Inhibition of heme biosynthesis triggers cuproptosis in acute myeloid leukaemia

The ubiquitous metabolite heme has diverse enzymatic and signalling functions in most mammalian cells. Cells can salvage heme from the extracellular environment or synthesise heme de novo from succinyl-CoA and glycine through a series of 8 enzymatic reactions catalysed by heme biosynthesis enzymes (HBEs) localised in the mitochondria and the cytosol ^1,2 . Through integrated analyses of mouse models, human cell lines and primary patient samples, we identify de novo heme biosynthesis as a selective dependency in acute myeloid leukaemia (AML). The dependency is underpinned by a propensity of AML cells, and especially leukaemic stem cells (LSCs) to downregulate HBEs. The resultant low heme state upregulates self-renewal genes via the heme sensing transcription factor BACH1, but also places leukaemia cells on the threshold of heme starvation.
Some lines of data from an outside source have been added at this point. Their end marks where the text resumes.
<file path="src/rtl/rx_word_sequencer.sv">
// Assembles a UART byte stream into little-endian 64-bit words, tags frame boundaries,
// and hands words downstream over a valid/ready register with inter-byte timeout resync.
module rx_word_sequencer #(
    parameter int WORDS_PER_FRAME = 4,
    parameter int TIMEOUT_CYCLES  = 1024
) (
    input  logic        clk,
    input  logic        rst,
    input  logic [7:0]  dato,
    input  logic        rx_flat,
    input  logic        abort,
    input  logic        word_ready,
    output logic [63:0] word_data,
    output logic        word_valid,
    output logic        word_last,
    output logic        overflow,
    output logic        timeout,
    output logic        busy,
    output logic        state_dbg
);

    localparam int IDX_W = (WORDS_PER_FRAME > 1) ? $clog2(WORDS_PER_FRAME) : 1;
    localparam int TO_W  = $clog2(TIMEOUT_CYCLES);
    localparam logic [IDX_W-1:0] LAST_IDX = IDX_W'(WORDS_PER_FRAME - 1);
    localparam logic [TO_W-1:0]  TO_LAST  = TO_W'(TIMEOUT_CYCLES - 1);

    typedef enum logic {
        IDLE    = 1'b0,
        COLLECT = 1'b1
    } state_t;

    // Handshake: a word moves downstream on every rising edge where word_valid and
    // word_ready are both 1; word_data/word_last hold steady while valid waits on ready.
    state_t           state;
    logic [2:0]       byte_cnt;
    logic [IDX_W-1:0] word_idx;
    logic [TO_W-1:0]  to_cnt;
    logic [63:0]      asm_q;
    logic [63:0]      full_word;
    logic             out_free;

    // The 8th byte goes straight into the output register, bypassing the assembly slot.
    assign full_word = {dato, asm_q[55:0]};
    assign out_free  = !word_valid || word_ready;
    assign busy      = (state == COLLECT) || word_valid;
    assign state_dbg = state;

    always_ff @(posedge clk or posedge rst) begin
        if (rst) begin
            state      <= IDLE;
            byte_cnt   <= '0;
            word_idx   <= '0;
            to_cnt     <= '0;
            asm_q      <= '0;
            word_data  <= '0;
            word_valid <= 1'b0;
            word_last  <= 1'b0;
            overflow   <= 1'b0;
            timeout    <= 1'b0;
        end else if (abort) begin
            state      <= IDLE;
            byte_cnt   <= '0;
            word_idx   <= '0;
            to_cnt     <= '0;
            word_valid <= 1'b0;
            word_last  <= 1'b0;
            overflow   <= 1'b0;
            timeout    <= 1'b0;
        end else begin
            timeout <= 1'b0;
            if (word_valid && word_ready) begin
                word_valid <= 1'b0;
            end
            if (rx_flat) begin
                to_cnt <= '0;
                asm_q[{byte_cnt, 3'b000} +: 8] <= dato;
                if (byte_cnt == 3'd7) begin
                    state    <= IDLE;
                    byte_cnt <= '0;
                    word_idx <= (word_idx == LAST_IDX) ? '0 : word_idx + 1'b1;
                    if (out_free) begin
                        word_data  <= full_word;
                        word_last  <= (word_idx == LAST_IDX);
                        word_valid <= 1'b1;
                    end else begin
                        overflow <= 1'b1;
                    end
                end else begin
                    state    <= COLLECT;
                    byte_cnt <= byte_cnt + 3'd1;
                end
            end else if (state == COLLECT) begin
                // Stalled partial word: drop it and realign to the start of a frame.
                if (to_cnt == TO_LAST) begin
                    state    <= IDLE;
                    byte_cnt <= '0;
                    word_idx <= '0;
                    to_cnt   <= '0;
                    timeout  <= 1'b1;
                end else begin
                    to_cnt <= to_cnt + 1'b1;
                end
            end
        end
    end

endmodule

</file>
<file path="config.mk">
export PLATFORM = sky130hd
export DESIGN_NAME = rx_word_sequencer
export DESIGN_NICKNAME = d
export VERILOG_FILES = /design/src/rtl/rx_word_sequencer.sv
export SDC_FILE = /design/constraint.sdc
export NUM_CORES = 1
export LEC_CHECK = 0
export ABC_CLOCK_PERIOD_IN_PS = 13900
export BUFFER_PORTS_ARGS = -buffer_cell sky130_fd_sc_hd__buf_4
export CAP_MARGIN = 10
export CORE_ASPECT_RATIO = 1.2
export CORE_MARGIN = 4
export CORE_UTILIZATION = 50
export DETAILED_ROUTE_END_ITERATION = 10
export PLACE_DENSITY = 0.77
export REMOVE_ABC_BUFFERS = 1
export SLEW_MARGIN = 10
export SYNTH_ARGS = -nofsm -noshare
export SYNTH_HDL_FRONTEND = slang
export SYNTH_SLANG_ARGS = --single-unit
</file>
<file path="constraint.sdc">
create_clock -name clk -period 13.9 [get_ports clk]
set_input_delay 3.475 -clock clk [delete_from_list [all_inputs] [get_ports clk]]
set_output_delay 3.475 -clock clk [all_outputs]
set_load 0.1 [all_outputs]
</file>
==> impl_metrics.py <==
metrics = {
    "outcome": {
        "outcome": "finished clean",
    },
    "pwr": {
        "p_leak_nw": 3.684,
        "power.density_mw_per_mm2": 135.0,
        "total_power_mw": 0.9579,
        "ir_drop_v": 0.00008225,
    },
    "hold_path": {
        "hp-class": "register to register",
    },
    "critical_path": {
        "path_cells": "buf_4 > nor2b_1 > and3_2 > buf_4 > mux2_1",
        "startpoint_type": "input pin",
        "arrival_ns": 5.41,
        "endpoint_kind": "register",
        "cp_max_fo": 64,
        "critical_path_class": "input pin to register",
        "crit_slowest_cell": "buf_4",
        "cp.required_ns": 14.18,
        "slowest_delay_ns": 0.70,
        "crit_family": "buffers and inverters",
        "crit_buf_inv": 2,
        "crit_top_cell": "buf_4",
    },
    "yosys": {
        "avgSynthCellArea_um2": 13.82,
        "synth_cell_type_count": 37,
        "synth_top_family_by_area": "multiplexers",
        "synth_area_mm2": 0.005763,
        "synth-seq-cells": 140,
        "syn_inst": 417,
        "muxShareOfSynthArea_pct": 22.30,
        "synth_warnings": 0,
        "synth_xor_area_share_pct": 0.9119,
        "synth_fa_ha_area_share_pct": 1.954,
        "synth_compound_area_share_pct": 2.584,
        "synthSimpleGateAreaFrac_pct": 9.140,
        "yosysSeqAreaShare_pct": 60.79,
    },
    "finish": {
        "drive_gt1_share_pct": 34.17,
        "final_cell_mix": "140 x dfrtp_1, 84 x buf_4, 51 x mux2_1, 48 x mux2_2, 35 x nand2_1",
        "nets": 527,
        "area_growth_pct": 23.17,
        "fill_cells": 860,
        "n_antenna_cell": 0,
        "final_common_cell": "dfrtp_1",
        "multi_input_area_mm2": 0.002127,
        "seqCellArea_mm2": 0.003503,
        "utilization_pct": 63.71,
    },
    "floorplanning": {
        "ioPinCount": 83,
        "rows": 42,
        "dieArea_mm2": 0.01331,
        "start_util_pct": 51.73,
        "die_x_um": 106.0,
        "die-height_um": 125.6,
        "core_mm2": 0.01114,
    },
    "sta": {
        "timing.final.crit_share_pct": 36.91,
        "period_needed_ns": 5.131,
        "fmax_mhz": 194.9,
        "worstMarginPinSlew_ns": 0.9318,
        "setup_ws_ns": 8.770,
        "rsz0062_at_grt": "false",
        "hold_viol_final": 0,
        "maxSlewViolCount": 0,
        "setup_viol": 0,
        "finalClockSkew_ns": 0.007593,
        "setup_tns_ns": 0,
        "slew_headroom_pct": 37.88,
    },
    "grt": {
        "track_usage_pct": 18.31,
        "grt_pass1_wl_um": 19090,
        "first_global_vias": 3693,
        "antenna_found_initial": 0,
        "grt_max_degree": 91,
        "gr-total-overflow": 0,
    },
    "placement": {
        "gp_congestion": 0.7983,
        "dp_hpwl_um": 7541,
        "portBuffers": 82,
        "pre_cts_ws_ns": 8.405,
    },
    "cts": {
        "cts_setup_buffers": 0,
        "cts_sinks": 140,
        "cts_buffer_depth": 2,
        "numCtsBuffers": 17,
        "insertion_delay_ns": 0.41,
        "cts_tree": "yes",
        "post_cts_resize_count": 0,
        "cts_max_level": 4,
        "cts_hold_buf": 0,
        "path_clk_slew_ns": 0.05,
        "root_buffer": "clkbuf_16",
    },
    "job": {
        "cap_violations": 0,
    },
    "drt": {
        "drtIter0Drc": 158,
        "wl_per_cell_um": 16.75,
        "antenna_left": 0,
        "dr.pass1.iters": 4,
        "drc": 0,
        "wl_um": 11260,
        "vias_per_cell": 5.301,
        "vias": 3562,
    },
}
[kinds of logic after synthesis]
| kind of cell | Yosys count |
|---|---|
| AOI/OAI and AO/OA | 27 |
| buffers and inverters | 20 |
| muxes | 111 |
| adders and majority gates | 9 |
| DFF | 140 |
| and+or+nand+nor | 104 |
| xor gates and xnor gates | 6 |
Genetic or pharmacological inhibition of HBEs induces cuproptosis, a form of programmed cell death caused by copper accumulation and oligomerisation of lipoylated proteins ³ . Moreover, we identify pathways that are synthetic lethal with heme biosynthesis, including glycolysis, which can be leveraged for combination strategies. Altogether, our work uncovers a heme rheostat that controls gene expression and drug sensitivity in AML and implicates HBE inhibition as a novel cuproptosis trigger.